* [STUDY MATERIAL]:
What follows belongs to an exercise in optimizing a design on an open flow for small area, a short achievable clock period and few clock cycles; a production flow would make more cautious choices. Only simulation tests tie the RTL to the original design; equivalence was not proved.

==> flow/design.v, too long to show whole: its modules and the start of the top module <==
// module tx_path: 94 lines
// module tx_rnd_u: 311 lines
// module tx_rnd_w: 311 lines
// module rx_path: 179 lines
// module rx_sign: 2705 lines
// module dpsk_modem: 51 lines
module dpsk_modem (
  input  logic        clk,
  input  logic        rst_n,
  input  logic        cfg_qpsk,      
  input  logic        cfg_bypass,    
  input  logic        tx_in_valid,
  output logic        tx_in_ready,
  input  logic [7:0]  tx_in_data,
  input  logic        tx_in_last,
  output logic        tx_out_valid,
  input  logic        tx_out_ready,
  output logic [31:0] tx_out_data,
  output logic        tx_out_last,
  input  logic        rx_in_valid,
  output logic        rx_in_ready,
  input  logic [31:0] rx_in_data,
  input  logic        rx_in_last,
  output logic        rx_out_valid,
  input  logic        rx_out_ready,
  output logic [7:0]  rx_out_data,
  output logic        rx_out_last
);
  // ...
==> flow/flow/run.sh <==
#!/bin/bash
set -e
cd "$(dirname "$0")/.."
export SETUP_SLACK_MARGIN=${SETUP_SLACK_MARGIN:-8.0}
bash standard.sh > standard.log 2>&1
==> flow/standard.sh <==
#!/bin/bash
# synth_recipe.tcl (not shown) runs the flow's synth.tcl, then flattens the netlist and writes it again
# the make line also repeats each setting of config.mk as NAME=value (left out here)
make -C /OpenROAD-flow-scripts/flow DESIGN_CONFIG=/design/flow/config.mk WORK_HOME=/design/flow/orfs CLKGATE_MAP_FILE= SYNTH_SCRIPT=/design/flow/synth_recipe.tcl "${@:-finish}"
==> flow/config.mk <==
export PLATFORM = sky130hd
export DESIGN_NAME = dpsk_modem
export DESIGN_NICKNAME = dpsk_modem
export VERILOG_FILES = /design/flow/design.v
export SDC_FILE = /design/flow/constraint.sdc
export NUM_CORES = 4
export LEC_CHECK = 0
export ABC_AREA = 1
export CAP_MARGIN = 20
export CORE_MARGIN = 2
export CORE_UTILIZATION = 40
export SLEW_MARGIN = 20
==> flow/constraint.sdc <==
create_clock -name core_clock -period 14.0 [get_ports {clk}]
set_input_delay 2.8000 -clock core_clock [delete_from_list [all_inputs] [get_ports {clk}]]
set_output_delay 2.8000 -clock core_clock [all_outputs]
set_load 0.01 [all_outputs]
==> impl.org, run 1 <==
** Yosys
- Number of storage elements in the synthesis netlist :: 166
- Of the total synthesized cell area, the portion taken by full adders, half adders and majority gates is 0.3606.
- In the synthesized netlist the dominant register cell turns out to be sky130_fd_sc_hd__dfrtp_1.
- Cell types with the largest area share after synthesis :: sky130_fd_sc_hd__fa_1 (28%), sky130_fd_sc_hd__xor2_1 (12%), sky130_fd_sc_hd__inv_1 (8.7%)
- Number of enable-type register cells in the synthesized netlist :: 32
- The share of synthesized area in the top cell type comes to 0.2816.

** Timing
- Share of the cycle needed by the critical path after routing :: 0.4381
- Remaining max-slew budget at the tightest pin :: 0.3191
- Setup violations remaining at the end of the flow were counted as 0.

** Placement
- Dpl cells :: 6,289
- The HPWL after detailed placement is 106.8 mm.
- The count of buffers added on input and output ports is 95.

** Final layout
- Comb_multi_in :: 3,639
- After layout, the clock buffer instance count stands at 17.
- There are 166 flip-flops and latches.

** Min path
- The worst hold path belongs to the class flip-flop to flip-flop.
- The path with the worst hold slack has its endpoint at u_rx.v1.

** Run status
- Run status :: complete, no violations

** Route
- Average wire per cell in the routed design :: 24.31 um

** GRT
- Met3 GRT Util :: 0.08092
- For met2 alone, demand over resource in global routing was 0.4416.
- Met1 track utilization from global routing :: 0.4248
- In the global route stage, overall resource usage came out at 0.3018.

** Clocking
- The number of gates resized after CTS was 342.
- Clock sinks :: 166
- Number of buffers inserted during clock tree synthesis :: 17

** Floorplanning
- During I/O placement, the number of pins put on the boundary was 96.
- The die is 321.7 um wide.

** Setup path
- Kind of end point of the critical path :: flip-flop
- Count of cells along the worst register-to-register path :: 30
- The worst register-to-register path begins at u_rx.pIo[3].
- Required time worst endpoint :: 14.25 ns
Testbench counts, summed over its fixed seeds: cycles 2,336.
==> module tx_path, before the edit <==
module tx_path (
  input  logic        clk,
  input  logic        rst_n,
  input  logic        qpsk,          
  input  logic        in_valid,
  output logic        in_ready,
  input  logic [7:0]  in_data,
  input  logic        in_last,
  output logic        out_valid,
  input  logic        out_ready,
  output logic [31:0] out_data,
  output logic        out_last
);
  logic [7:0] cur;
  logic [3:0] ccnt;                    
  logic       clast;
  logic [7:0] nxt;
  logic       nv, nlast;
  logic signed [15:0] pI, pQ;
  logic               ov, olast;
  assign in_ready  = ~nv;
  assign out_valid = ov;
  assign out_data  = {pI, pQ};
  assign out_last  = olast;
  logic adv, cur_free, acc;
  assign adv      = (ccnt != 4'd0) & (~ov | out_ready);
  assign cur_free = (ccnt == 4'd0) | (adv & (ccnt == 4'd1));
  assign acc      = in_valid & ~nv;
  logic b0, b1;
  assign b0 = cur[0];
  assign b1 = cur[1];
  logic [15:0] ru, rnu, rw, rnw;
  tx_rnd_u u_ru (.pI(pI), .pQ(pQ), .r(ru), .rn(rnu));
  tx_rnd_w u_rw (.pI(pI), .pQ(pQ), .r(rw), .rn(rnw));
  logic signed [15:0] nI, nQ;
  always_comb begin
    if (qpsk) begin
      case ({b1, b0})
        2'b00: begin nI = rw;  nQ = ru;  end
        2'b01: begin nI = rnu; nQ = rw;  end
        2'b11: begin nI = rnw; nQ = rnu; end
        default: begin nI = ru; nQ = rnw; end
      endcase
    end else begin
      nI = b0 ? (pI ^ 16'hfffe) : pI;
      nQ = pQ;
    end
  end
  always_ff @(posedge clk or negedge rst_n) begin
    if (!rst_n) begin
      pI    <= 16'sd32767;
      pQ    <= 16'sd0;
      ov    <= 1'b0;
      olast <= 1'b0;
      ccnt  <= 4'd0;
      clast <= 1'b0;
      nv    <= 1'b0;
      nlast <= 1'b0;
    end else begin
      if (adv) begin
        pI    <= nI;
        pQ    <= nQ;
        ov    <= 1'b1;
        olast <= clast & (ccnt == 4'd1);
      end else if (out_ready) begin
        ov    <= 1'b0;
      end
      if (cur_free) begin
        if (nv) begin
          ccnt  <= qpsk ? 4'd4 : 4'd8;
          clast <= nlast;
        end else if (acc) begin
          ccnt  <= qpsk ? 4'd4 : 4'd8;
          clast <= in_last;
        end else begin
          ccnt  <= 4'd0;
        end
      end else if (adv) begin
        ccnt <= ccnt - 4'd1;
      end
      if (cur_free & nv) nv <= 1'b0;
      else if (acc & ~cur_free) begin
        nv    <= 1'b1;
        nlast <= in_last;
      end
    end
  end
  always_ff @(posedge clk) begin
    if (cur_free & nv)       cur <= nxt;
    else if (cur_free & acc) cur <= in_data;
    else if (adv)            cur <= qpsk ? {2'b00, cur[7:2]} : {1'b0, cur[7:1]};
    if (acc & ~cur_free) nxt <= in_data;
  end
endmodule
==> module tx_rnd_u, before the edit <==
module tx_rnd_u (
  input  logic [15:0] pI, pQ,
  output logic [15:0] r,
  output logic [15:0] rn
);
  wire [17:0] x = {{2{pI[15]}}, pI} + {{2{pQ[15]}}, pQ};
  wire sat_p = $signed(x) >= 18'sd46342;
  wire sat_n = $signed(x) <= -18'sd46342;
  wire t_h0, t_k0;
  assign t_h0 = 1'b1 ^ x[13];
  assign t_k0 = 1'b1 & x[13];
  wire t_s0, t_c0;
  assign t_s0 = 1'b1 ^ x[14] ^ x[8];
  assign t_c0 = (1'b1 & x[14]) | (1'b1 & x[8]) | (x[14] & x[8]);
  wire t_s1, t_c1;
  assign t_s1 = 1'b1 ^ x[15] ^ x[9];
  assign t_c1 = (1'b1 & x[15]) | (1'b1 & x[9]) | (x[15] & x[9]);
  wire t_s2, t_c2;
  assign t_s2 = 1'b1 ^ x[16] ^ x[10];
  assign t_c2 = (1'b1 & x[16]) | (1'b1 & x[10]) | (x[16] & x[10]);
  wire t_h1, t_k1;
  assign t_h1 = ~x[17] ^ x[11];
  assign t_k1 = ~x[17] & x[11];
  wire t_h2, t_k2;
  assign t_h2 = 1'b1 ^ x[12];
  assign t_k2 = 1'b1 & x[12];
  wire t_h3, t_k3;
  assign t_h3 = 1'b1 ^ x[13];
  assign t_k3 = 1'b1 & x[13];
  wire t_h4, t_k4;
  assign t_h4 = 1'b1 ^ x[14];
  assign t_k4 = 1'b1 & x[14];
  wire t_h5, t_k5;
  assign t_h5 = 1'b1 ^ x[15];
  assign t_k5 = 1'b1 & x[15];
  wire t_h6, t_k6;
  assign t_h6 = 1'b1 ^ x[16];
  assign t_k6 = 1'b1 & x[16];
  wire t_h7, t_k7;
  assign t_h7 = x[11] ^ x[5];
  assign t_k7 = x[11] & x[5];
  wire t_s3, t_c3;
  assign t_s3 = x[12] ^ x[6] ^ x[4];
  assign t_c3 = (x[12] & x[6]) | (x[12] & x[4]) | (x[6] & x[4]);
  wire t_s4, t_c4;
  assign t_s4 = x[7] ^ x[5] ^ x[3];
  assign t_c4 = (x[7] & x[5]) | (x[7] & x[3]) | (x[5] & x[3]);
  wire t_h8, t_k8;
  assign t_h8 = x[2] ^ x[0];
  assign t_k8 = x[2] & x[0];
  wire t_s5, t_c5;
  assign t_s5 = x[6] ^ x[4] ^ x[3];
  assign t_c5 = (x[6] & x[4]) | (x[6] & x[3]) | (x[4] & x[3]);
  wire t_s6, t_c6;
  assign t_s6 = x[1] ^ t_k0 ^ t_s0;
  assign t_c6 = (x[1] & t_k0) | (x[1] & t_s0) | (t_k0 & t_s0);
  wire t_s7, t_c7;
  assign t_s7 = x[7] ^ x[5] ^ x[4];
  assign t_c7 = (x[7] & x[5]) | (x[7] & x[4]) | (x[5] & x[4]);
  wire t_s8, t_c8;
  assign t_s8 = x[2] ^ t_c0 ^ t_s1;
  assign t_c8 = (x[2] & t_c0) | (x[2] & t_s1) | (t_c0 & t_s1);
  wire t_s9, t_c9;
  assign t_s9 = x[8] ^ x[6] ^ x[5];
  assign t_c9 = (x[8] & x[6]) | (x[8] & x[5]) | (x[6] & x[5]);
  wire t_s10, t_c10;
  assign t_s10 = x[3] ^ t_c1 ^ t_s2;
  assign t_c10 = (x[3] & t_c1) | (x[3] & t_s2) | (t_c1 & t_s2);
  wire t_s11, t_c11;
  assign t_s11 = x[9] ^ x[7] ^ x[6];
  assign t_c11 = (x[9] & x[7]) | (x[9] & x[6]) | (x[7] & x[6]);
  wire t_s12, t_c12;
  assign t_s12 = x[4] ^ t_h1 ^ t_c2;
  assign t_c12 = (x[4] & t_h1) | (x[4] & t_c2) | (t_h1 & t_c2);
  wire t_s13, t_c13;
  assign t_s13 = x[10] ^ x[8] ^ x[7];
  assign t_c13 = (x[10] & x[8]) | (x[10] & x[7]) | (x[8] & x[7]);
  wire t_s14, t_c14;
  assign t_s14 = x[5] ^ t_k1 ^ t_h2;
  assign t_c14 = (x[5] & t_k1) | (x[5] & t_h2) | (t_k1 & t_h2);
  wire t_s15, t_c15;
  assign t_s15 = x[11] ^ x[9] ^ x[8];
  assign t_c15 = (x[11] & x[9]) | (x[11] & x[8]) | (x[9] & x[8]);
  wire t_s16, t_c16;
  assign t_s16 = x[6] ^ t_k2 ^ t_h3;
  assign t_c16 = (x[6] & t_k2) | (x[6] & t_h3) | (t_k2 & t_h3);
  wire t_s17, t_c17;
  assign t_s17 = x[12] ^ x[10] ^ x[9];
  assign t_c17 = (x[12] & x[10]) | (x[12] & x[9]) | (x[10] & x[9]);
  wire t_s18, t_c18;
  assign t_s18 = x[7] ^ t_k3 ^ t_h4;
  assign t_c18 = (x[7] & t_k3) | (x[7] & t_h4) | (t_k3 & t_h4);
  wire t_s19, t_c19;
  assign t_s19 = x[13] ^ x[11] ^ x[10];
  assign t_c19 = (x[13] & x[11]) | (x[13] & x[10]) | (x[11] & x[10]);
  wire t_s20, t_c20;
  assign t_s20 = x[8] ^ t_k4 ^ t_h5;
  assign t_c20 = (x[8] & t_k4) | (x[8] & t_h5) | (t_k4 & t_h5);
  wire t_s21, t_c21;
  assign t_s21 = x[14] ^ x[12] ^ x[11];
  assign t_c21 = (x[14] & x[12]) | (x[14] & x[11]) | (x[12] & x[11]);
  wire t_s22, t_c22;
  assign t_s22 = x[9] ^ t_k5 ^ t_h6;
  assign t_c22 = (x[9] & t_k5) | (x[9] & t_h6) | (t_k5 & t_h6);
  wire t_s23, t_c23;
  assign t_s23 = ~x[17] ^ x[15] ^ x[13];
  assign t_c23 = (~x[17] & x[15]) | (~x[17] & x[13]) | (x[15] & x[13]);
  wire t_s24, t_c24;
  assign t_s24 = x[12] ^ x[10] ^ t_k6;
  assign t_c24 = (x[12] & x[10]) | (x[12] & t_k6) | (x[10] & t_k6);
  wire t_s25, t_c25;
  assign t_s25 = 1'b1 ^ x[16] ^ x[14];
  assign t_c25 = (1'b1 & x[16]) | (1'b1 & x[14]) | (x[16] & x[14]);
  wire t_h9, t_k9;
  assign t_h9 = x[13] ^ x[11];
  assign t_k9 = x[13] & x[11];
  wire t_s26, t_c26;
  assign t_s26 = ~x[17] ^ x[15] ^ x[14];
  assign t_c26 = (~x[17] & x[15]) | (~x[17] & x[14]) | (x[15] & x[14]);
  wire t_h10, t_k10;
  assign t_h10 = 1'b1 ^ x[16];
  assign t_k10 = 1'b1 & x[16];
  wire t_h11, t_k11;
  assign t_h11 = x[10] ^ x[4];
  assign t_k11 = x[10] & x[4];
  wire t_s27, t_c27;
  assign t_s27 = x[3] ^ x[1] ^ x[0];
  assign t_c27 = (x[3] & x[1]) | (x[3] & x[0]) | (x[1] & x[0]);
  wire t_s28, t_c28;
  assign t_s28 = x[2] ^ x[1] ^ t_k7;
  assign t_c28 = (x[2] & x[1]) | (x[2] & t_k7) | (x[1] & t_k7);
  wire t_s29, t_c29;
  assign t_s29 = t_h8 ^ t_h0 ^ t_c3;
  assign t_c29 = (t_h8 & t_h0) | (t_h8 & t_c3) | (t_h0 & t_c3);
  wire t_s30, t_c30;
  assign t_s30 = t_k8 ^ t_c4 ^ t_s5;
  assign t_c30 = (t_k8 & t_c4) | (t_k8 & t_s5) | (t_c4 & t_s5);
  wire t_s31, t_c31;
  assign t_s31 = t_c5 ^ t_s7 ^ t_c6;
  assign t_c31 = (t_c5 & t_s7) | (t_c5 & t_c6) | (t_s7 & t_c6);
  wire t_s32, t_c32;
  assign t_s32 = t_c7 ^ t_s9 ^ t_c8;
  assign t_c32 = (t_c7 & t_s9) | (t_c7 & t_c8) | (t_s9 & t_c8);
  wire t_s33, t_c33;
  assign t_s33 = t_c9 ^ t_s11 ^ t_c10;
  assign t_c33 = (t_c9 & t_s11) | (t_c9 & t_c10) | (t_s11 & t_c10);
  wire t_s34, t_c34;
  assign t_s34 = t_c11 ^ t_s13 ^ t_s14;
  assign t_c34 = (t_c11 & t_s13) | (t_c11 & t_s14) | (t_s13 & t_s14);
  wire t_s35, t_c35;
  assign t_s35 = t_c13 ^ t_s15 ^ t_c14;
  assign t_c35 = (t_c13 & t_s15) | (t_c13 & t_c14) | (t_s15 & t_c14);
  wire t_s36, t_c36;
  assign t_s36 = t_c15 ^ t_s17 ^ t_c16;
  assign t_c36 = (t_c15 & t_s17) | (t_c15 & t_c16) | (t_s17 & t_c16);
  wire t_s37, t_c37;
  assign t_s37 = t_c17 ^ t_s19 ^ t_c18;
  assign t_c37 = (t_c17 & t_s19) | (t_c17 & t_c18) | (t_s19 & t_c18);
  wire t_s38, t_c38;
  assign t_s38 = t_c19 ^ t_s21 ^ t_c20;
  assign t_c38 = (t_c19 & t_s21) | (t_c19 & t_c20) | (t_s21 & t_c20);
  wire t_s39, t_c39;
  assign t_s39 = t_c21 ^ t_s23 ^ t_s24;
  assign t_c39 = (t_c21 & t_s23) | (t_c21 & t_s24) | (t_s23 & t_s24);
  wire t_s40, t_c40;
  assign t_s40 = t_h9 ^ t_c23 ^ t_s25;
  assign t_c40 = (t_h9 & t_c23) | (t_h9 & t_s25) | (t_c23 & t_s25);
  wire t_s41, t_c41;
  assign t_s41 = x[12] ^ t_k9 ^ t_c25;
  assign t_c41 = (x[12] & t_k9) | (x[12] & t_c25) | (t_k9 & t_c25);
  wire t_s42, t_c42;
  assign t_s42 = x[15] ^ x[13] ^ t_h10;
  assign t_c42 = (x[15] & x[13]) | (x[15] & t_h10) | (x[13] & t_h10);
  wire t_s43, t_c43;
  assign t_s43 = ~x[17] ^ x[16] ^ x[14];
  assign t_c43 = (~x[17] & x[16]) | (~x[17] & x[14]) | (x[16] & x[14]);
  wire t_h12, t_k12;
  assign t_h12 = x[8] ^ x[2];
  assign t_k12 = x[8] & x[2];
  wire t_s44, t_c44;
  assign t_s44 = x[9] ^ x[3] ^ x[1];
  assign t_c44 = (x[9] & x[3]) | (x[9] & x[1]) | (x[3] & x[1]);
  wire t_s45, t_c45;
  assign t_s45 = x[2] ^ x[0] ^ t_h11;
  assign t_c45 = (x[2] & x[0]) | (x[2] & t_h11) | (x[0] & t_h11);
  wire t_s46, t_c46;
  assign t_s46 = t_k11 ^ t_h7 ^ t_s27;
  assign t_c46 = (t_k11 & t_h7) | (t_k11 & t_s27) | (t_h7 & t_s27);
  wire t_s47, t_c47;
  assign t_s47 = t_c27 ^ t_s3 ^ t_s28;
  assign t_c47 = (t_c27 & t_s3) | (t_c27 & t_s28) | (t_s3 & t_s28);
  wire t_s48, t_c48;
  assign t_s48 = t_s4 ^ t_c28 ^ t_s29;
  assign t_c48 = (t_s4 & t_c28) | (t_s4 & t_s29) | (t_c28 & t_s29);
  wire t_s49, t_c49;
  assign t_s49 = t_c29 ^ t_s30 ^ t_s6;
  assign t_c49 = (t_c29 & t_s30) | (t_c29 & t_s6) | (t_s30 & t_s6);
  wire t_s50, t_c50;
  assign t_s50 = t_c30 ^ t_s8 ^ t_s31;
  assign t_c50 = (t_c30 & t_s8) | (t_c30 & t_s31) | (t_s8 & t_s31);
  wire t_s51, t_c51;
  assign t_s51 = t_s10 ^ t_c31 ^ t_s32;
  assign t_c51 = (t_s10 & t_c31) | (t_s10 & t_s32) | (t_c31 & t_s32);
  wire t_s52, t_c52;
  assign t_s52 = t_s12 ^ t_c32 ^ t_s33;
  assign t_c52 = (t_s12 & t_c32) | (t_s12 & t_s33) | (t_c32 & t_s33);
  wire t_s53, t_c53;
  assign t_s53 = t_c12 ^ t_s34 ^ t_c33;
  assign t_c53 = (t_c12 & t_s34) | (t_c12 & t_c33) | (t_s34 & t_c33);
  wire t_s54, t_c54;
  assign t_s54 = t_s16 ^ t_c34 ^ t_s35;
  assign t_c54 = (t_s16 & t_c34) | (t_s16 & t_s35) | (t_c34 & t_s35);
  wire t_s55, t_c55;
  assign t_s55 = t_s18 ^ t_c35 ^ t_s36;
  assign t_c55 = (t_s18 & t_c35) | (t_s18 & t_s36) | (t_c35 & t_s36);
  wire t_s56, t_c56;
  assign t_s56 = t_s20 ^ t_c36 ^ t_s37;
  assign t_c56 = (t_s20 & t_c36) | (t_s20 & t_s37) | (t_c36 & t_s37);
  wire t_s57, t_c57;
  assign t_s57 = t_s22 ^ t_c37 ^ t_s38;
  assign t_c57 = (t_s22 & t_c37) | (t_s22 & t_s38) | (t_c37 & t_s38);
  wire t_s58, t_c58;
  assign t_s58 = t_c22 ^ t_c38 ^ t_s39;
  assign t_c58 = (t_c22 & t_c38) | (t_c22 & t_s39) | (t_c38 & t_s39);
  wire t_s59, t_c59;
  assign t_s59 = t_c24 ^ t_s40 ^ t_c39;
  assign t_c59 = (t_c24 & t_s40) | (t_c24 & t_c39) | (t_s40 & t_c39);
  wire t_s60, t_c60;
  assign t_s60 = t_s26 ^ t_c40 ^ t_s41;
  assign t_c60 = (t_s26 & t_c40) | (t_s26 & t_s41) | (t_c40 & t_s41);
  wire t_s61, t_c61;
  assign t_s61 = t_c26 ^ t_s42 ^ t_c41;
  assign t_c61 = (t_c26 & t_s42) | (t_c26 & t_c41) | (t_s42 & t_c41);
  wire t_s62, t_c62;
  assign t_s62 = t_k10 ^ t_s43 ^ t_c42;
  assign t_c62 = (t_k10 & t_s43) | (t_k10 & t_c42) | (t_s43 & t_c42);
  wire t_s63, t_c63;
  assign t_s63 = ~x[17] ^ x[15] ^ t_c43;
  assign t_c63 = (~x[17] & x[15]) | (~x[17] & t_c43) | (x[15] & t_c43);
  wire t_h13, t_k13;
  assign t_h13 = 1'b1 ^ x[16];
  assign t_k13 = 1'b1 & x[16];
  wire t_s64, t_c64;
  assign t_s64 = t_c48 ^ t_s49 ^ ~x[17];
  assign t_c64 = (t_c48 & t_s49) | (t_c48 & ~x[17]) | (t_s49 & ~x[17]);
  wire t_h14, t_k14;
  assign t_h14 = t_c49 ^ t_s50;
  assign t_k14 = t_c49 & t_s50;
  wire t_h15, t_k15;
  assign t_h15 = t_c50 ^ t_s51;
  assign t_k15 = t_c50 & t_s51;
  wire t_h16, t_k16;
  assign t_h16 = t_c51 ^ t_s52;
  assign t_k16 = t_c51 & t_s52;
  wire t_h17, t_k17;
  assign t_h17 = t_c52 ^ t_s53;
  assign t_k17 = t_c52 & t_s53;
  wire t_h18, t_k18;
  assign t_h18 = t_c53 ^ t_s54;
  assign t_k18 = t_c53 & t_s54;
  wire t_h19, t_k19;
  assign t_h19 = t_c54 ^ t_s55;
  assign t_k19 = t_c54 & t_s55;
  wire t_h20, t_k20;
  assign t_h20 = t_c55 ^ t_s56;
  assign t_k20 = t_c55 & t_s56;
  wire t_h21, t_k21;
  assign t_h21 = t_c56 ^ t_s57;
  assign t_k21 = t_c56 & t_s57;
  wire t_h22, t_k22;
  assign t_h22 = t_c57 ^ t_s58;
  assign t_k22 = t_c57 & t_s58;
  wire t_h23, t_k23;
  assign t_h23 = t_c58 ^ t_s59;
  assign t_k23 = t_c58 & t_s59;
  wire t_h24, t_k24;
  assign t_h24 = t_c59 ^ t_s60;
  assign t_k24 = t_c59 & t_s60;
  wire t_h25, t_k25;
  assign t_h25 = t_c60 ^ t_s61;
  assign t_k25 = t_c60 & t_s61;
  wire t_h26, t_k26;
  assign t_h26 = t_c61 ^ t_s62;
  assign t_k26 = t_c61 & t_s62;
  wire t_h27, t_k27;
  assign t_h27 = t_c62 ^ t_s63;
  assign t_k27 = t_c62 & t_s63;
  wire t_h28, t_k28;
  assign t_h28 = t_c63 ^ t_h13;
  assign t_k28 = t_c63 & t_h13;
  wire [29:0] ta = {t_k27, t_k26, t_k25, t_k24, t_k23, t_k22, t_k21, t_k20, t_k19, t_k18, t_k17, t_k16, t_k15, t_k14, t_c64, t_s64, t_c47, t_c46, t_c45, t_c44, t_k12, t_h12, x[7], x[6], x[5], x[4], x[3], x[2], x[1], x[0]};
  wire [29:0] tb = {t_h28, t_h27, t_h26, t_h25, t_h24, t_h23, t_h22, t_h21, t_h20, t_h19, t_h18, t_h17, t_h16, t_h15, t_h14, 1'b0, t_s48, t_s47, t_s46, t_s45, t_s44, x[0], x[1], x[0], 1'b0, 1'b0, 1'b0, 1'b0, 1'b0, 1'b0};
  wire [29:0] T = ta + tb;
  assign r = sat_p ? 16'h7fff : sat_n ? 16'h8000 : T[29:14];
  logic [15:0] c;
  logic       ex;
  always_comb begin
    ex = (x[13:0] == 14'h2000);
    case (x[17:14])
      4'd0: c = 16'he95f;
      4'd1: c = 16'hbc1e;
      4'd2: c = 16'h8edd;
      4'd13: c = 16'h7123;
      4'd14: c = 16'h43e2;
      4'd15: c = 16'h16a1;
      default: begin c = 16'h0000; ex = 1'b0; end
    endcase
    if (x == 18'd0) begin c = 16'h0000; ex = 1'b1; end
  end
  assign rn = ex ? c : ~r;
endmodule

* [EXERCISE PROMPT]: Retype word for word everything in the listing above from the line that holds "assign t_k24 = t_c59 & t_s60;" down to the line that holds "wire t_h28, t_k28;". Keep both end lines and leave out the rest.

* [TASK ANSWER]:
  assign t_k24 = t_c59 & t_s60;
  wire t_h25, t_k25;
  assign t_h25 = t_c60 ^ t_s61;
  assign t_k25 = t_c60 & t_s61;
  wire t_h26, t_k26;
  assign t_h26 = t_c61 ^ t_s62;
  assign t_k26 = t_c61 & t_s62;
  wire t_h27, t_k27;
  assign t_h27 = t_c62 ^ t_s63;
  assign t_k27 = t_c62 & t_s63;
  wire t_h28, t_k28;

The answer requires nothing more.